Why are rhinos such an important animal to save?



  1. 0 Votes

    The reasons it probably seems like rhinos are “more important” is because they are charismatic megafauna suffering mainly from poaching. People like rhinos — they’re big, they’re interesting. Not only that, but they are being actively hunted and killed for their horns — because of superstitions around the medicinal benefits of said horns. So it makes it seem even more heinous that they are being slaughtered. Beyond that, rhinos are an important part of their ecosystem just like any other organism. That said, they aren’t necessarily a “keystone species”, and I believe the main reason people see them as being “important” is because of the nature of the threat facing them and their popularity.

  2. 0 Votes

    I think all animals are important to save, whether they are endangered or not. Rhino horns have become popular on the black market, which has increased rhino killings in Africa. Some cultures in Asia believe the rhino horns have medicinal uses. South Africa has taken steps to control rhino poaching, declaring that it is a form of organized crime.

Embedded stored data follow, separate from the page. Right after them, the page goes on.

--- config.mk ---
export PLATFORM = sky130hd
export DESIGN_NAME = trap_ctrl
export DESIGN_NICKNAME = d
export VERILOG_FILES = /design/src/rtl/trap_ctrl.sv
export SDC_FILE = /design/constraint.sdc
export NUM_CORES = 1
export LEC_CHECK = 0
export ABC_AREA = 1
export BUFFER_PORTS_ARGS = -buffer_cell sky130_fd_sc_hd__clkbuf_2
export CAP_MARGIN = 0
export CORE_AREA = 2 2 178 180
export CTS_CLUSTER_DIAMETER = 60
export DETAILED_ROUTE_END_ITERATION = 8
export DIE_AREA = 0 0 180 182
export GPL_ROUTABILITY_DRIVEN = 0
export PLACE_DENSITY = 0.54
export REMOVE_ABC_BUFFERS = 1
export SLEW_MARGIN = 20
export SYNTH_ARGS = -nofsm -noshare
export SYNTH_HDL_FRONTEND = slang
export SYNTH_SLANG_ARGS = --single-unit
--- constraint.sdc ---
create_clock -name clk -period 10.95 [get_ports clk]
set_clock_uncertainty 0.1 [all_clocks]
set_input_delay 1.095 -clock clk [delete_from_list [all_inputs] [get_ports clk]]
set_output_delay 1.095 -clock clk [all_outputs]
set_load 0.02 [all_outputs]
File: config.mk
export PLATFORM = sky130hd
export DESIGN_NAME = boreal_cursor_tx
export DESIGN_NICKNAME = d
export VERILOG_FILES = /design/src/rtl/boreal_cursor_tx.sv
export SDC_FILE = /design/constraint.sdc
export NUM_CORES = 1
export LEC_CHECK = 0
export CAP_MARGIN = 25
export CELL_PAD_IN_SITES_DETAIL_PLACEMENT = 1
export CELL_PAD_IN_SITES_GLOBAL_PLACEMENT = 1
export CORE_MARGIN = 2
export CORE_UTILIZATION = 26
export DETAILED_ROUTE_END_ITERATION = 8
export GPL_ROUTABILITY_DRIVEN = 1
export GPL_TIMING_DRIVEN = 0
export PLACE_DENSITY = 0.52
export SYNTH_ARGS = -nofsm -noshare
export SYNTH_HDL_FRONTEND = slang
export SYNTH_SLANG_ARGS = --single-unit
File: constraint.sdc
create_clock -name clk -period 4.45 [get_ports clk]
set_input_delay 1.1125 -clock clk [delete_from_list [all_inputs] [get_ports clk]]
set_output_delay 1.1125 -clock clk [all_outputs]
set_load 0.02 [all_outputs]
[config.mk]
export PLATFORM = sky130hd
export DESIGN_NAME = pwm_generator
export DESIGN_NICKNAME = d
export VERILOG_FILES = /design/src/rtl/pwm_generator.sv
export SDC_FILE = /design/constraint.sdc
export NUM_CORES = 1
export LEC_CHECK = 0
export ABC_AREA = 1
export CAP_MARGIN = 20
export CORE_MARGIN = 2
export CORE_UTILIZATION = 55
export DETAILED_ROUTE_END_ITERATION = 10
export PLACE_DENSITY = 0.77
export SLEW_MARGIN = 20
export SYNTH_ARGS = -nofsm -noshare
export SYNTH_HDL_FRONTEND = slang
export SYNTH_SLANG_ARGS = --single-unit
[constraint.sdc]
create_clock -name clk_3125KHz -period 4.1 [get_ports clk_3125KHz]
set_clock_uncertainty 0.15 [all_clocks]
set_input_delay 1.025 -clock clk_3125KHz [delete_from_list [all_inputs] [get_ports clk_3125KHz]]
set_output_delay 1.025 -clock clk_3125KHz [all_outputs]
set_load 0.02 [all_outputs]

Steps like this, I believe, will be a proactive way of making sure rhinos are not killed illegaly.

  3. 0 Votes

    The other answers here are all ture, and I’d like to add something extra to them by saying the following:

    The Big 5 without the Rhino isn’t the Big 5 anymore…

    By their extinction we would have insulted not only our planet, but ourselves too.

  4. 0 Votes

    All animals play an integral part in the ecosystems they live in, which seems to be the general theme of this dialouge. Personally, I feel all animals and plant life should be saved and each is of equal importance to others. In the case of the rhino, more species would be affected by its extinction than just the rhino. The rhino bill bird relies on the rhino for food and shelter. 


  5. 0 Votes

    Through fund raising and subsequent financial aid for nature projects, community conservation projects to help manage resources, education for children and adults about the importance of conservation, anti-poaching and monitoring patrols, and relocation of rhinos from established populations to former habitats.





  6. 0 Votes

    To answer your question, I am summarizing oscap’s website the link to whick is below.

    Rhinos are big and hungry herbivores, which shapes the landscape because not only do they eat a lot, but they force themselved through forests like a tank. If they were extinct, the landscapes would adapt and change, meaning destruction of a certain habitat for certain species. Some species depend on the “holes” or openness rhinos make or the trees and shrubs that the rhinos left to grow short or changed it’s shape.

    Their poop is very nutritious for the soil as well as organisms that live in the soil and contribute greatly to the ecosystem. It also attracts insects, which attract invebrates or other animals.

    I love this quote from the website: “Rhino are an umbrella species – Protect the rhino, and you protect all the other species that share their habitat.”